- _Task to carry out_: Working from the records below, repeat exactly the lines starting at the line that contains "CORE_UTILIZATION = 45" and ending at the line that contains "- Between v9 and v22, the lower synthesized", inclusive.

Records from a data collection

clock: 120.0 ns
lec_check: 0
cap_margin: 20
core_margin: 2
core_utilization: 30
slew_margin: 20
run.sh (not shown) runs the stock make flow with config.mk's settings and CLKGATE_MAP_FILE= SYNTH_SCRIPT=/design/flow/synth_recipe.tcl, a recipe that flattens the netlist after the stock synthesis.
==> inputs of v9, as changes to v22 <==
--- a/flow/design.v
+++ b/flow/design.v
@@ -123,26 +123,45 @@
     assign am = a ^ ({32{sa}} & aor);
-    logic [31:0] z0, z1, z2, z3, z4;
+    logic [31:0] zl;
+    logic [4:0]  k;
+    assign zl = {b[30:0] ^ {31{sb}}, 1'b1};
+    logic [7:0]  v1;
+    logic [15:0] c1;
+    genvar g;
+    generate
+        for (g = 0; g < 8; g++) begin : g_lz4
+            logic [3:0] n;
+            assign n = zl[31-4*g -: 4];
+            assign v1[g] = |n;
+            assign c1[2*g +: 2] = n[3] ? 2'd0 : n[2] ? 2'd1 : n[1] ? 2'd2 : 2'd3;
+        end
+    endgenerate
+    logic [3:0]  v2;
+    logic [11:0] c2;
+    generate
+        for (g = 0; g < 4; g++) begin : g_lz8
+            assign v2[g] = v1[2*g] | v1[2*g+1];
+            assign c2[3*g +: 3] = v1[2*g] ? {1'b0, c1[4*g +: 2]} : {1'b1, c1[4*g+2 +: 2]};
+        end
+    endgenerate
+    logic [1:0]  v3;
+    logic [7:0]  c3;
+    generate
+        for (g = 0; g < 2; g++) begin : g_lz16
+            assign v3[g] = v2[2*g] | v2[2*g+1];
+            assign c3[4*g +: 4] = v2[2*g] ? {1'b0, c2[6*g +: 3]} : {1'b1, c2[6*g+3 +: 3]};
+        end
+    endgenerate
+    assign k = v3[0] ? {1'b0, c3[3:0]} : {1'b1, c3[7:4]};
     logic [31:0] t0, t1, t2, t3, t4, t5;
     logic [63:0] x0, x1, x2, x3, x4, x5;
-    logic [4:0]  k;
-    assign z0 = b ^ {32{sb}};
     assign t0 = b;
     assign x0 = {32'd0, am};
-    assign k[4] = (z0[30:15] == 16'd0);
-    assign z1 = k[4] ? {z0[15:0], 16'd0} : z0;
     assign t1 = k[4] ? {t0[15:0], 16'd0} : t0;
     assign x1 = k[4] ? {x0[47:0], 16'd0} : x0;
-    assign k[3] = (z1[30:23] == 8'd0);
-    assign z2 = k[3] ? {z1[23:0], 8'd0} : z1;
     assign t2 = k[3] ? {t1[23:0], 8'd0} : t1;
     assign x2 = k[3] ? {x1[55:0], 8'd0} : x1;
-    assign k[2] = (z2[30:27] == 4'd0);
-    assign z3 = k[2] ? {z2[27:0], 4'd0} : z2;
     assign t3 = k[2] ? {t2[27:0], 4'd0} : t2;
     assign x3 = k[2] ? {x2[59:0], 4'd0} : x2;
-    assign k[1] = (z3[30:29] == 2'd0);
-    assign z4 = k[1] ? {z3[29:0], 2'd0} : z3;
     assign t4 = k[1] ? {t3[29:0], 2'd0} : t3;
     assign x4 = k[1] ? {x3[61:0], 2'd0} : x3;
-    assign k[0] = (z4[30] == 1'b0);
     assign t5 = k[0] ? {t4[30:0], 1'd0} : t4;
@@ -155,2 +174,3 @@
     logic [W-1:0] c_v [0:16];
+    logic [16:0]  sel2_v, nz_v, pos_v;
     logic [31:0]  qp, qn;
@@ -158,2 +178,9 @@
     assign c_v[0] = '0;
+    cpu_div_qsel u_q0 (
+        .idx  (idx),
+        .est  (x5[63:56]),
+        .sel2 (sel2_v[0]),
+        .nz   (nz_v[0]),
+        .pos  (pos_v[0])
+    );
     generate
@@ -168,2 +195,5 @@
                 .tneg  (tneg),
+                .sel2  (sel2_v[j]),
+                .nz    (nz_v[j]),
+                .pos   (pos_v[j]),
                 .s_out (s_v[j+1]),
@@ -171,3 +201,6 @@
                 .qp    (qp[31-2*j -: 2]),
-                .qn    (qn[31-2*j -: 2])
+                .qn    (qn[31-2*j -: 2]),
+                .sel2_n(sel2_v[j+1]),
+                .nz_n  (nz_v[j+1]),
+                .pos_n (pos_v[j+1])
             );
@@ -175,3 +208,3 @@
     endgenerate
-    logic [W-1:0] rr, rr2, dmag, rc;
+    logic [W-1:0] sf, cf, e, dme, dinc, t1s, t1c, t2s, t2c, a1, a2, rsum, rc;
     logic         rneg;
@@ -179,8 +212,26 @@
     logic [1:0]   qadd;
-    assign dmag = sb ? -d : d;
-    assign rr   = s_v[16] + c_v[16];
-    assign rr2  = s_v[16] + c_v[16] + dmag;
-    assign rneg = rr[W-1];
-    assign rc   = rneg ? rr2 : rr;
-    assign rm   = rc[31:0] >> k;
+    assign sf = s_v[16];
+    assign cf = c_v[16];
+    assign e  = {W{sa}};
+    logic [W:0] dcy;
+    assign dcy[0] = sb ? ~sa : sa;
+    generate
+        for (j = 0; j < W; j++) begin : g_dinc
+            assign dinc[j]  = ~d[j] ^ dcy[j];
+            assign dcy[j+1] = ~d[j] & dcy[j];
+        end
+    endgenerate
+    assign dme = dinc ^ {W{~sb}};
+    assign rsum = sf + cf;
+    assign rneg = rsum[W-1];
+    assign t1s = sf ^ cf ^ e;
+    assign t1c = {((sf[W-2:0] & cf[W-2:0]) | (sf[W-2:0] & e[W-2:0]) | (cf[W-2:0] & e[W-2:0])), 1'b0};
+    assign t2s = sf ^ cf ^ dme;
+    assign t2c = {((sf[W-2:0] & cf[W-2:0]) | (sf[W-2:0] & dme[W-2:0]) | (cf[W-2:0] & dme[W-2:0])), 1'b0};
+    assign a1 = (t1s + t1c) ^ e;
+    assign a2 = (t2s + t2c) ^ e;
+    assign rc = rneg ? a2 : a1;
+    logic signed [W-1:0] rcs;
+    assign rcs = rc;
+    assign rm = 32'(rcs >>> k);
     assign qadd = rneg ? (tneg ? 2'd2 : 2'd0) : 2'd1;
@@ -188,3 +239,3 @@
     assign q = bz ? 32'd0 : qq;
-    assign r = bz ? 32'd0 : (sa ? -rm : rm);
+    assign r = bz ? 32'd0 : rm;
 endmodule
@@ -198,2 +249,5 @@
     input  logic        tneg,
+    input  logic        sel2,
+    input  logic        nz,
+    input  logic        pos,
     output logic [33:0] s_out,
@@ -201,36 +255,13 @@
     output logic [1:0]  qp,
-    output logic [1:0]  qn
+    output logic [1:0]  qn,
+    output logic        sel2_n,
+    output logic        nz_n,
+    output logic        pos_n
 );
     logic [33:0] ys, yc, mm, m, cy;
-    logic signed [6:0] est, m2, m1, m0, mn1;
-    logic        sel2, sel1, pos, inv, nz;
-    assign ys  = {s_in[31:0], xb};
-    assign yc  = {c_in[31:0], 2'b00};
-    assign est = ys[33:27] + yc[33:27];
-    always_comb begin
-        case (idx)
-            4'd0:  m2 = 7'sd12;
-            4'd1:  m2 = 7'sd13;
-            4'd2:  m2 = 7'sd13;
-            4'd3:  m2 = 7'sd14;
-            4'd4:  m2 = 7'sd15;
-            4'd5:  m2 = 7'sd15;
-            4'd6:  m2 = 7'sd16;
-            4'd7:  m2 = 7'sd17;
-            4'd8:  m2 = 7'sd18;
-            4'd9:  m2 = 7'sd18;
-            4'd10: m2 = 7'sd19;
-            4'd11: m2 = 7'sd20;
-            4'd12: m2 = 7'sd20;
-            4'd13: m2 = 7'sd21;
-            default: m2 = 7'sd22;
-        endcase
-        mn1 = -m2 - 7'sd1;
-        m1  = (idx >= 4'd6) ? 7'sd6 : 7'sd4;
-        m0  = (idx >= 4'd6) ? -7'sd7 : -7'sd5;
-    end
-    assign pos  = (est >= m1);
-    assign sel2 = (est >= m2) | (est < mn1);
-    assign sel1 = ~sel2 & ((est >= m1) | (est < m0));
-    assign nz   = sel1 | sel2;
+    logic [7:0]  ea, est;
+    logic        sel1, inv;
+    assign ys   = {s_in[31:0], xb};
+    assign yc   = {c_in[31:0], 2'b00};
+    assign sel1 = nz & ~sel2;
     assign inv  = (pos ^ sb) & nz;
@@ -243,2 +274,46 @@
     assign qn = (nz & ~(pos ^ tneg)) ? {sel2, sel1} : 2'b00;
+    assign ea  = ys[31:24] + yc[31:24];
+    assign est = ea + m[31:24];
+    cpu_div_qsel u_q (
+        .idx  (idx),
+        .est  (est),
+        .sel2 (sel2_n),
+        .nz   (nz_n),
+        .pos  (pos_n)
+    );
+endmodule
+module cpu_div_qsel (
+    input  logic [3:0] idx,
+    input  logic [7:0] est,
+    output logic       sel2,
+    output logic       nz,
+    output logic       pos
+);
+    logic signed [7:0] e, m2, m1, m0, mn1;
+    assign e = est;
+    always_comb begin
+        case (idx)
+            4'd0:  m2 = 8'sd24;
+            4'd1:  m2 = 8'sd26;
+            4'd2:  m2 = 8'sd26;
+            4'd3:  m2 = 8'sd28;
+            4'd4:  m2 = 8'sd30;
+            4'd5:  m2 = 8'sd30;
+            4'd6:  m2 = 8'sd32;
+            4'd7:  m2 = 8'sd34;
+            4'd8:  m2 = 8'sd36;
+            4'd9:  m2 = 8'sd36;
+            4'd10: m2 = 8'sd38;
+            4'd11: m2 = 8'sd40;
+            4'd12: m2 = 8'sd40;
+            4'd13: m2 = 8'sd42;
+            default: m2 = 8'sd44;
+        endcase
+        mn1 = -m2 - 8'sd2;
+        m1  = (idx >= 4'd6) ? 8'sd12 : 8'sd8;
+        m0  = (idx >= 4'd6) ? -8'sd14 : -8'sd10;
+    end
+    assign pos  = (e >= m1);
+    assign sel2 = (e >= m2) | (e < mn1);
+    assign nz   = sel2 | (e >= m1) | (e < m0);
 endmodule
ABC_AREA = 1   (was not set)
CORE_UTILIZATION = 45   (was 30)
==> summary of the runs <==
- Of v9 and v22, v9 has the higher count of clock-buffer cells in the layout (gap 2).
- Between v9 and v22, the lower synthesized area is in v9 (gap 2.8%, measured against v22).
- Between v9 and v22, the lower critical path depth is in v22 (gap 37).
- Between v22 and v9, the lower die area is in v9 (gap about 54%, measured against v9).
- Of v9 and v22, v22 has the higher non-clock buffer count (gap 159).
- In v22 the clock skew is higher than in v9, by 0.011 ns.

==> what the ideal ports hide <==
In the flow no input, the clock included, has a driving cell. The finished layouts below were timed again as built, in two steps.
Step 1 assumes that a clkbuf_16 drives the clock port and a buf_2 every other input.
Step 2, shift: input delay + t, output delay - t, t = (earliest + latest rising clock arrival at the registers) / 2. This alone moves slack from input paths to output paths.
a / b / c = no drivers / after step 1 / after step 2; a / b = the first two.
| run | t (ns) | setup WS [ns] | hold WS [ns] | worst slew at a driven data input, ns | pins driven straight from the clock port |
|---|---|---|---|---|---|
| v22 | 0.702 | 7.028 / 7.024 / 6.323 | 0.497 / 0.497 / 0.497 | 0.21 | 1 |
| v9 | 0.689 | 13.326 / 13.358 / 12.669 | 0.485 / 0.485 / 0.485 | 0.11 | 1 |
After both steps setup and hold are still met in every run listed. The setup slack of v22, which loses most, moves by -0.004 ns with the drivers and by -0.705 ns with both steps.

- _Task answer_:
CORE_UTILIZATION = 45   (was 30)
==> summary of the runs <==
- Of v9 and v22, v9 has the higher count of clock-buffer cells in the layout (gap 2).
- Between v9 and v22, the lower synthesized area is in v9 (gap 2.8%, measured against v22).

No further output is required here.